Et tout cela pour que le pipeline puisse traverser le fleuve dans une zone fragile, entre Saint-Augustin et Lévis, une traversée qu’un document émanant d’experts qui ont travaillé pour TransCanada qualifie de « à haut risque ».

Évidemment, lorsque Le Devoir a dévoilé cette nouvelle mardi, tous les groupes environnementaux et citoyens concernés ont poussé les hauts cris. Il est tellement illogique de jouer ainsi avec le précieux Saint-Laurent et de voir Québec autoriser « au compte-gouttes des travaux à forts impacts », pour citer Christian Simard de Nature Québec.

En septembre, Québec avait déjà permis à TransCanada de mener elle-même des études fauniques et de procéder à des relevés sismiques dans la rivière Batiscan. Il faut dire que la compagnie n’ayant pas encore soumis le tracé final de son pipeline (elle cherche toujours où loger son port pétrolier), le BAPE ne peut pas encore intervenir, comme le gouvernement Couillard s’y est pourtant engagé. De toute manière, le travail du BAPE sera limité, TransCanada boudant le processus québécois parce que, selon elle, Énergie Est est un projet qui traverse six provinces, donc qui ne peut être évalué que par le fédéral Office national de l’énergie (ONE). Québec a plié devant ces arguments.

On est pourtant devant un projet énorme, le plus important en développement en Amérique du Nord. Au Québec seulement, cet oléoduc va traverser plus de 600 cours d’eau — et pas des moindres — et des dizaines de municipalités. L’opposition est féroce, notamment de la part des maires.

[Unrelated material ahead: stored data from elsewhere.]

`config.mk`:
```
export PLATFORM = sky130hd
export DESIGN_NAME = mwc_match
export DESIGN_NICKNAME = d
export VERILOG_FILES = /design/src/rtl/mwc_pkg.sv /design/src/rtl/mwc_match.sv
export SDC_FILE = /design/constraint.sdc
export NUM_CORES = 1
export LEC_CHECK = 0
export CORE_AREA = 3 3 152 154
export DETAILED_ROUTE_END_ITERATION = 8
export DIE_AREA = 0 0 155 157
export SYNTH_ARGS = -nofsm -noshare
export SYNTH_HDL_FRONTEND = slang
export SYNTH_SLANG_ARGS = --single-unit
```
`constraint.sdc`:
```
create_clock -name vclk -period 2.81
set_input_delay 0.4215 -clock vclk [all_inputs]
set_output_delay 0.4215 -clock vclk [all_outputs]
set_load 0.05 [all_outputs]
```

En fait, comme disait l’autre : « Le projet Énergie Est, […] dans les conditions actuelles, n’aura jamais l’approbation de la communauté. » L’autre, c’est Justin Trudeau, qui parlait ainsi au Devoir au début juillet, et qui est maintenant premier ministre du Canada, non sans avoir fait campagne avec pour bras droit un lobbyiste de TransCanada. Ce qui signifiera quoi comme autorisation finale à venir de l’ONE ? On ne le sait pas. Mais le gouvernement du Québec, lui, a renoncé à toute résistance et laisse TransCanada mener son petit bonhomme de chemin… qui la conduira en consultation dans différentes villes du Québec d’ici la mi-décembre. Cela s’appelle avoir perdu le contrôle d’un projet qui ne devrait même pas être.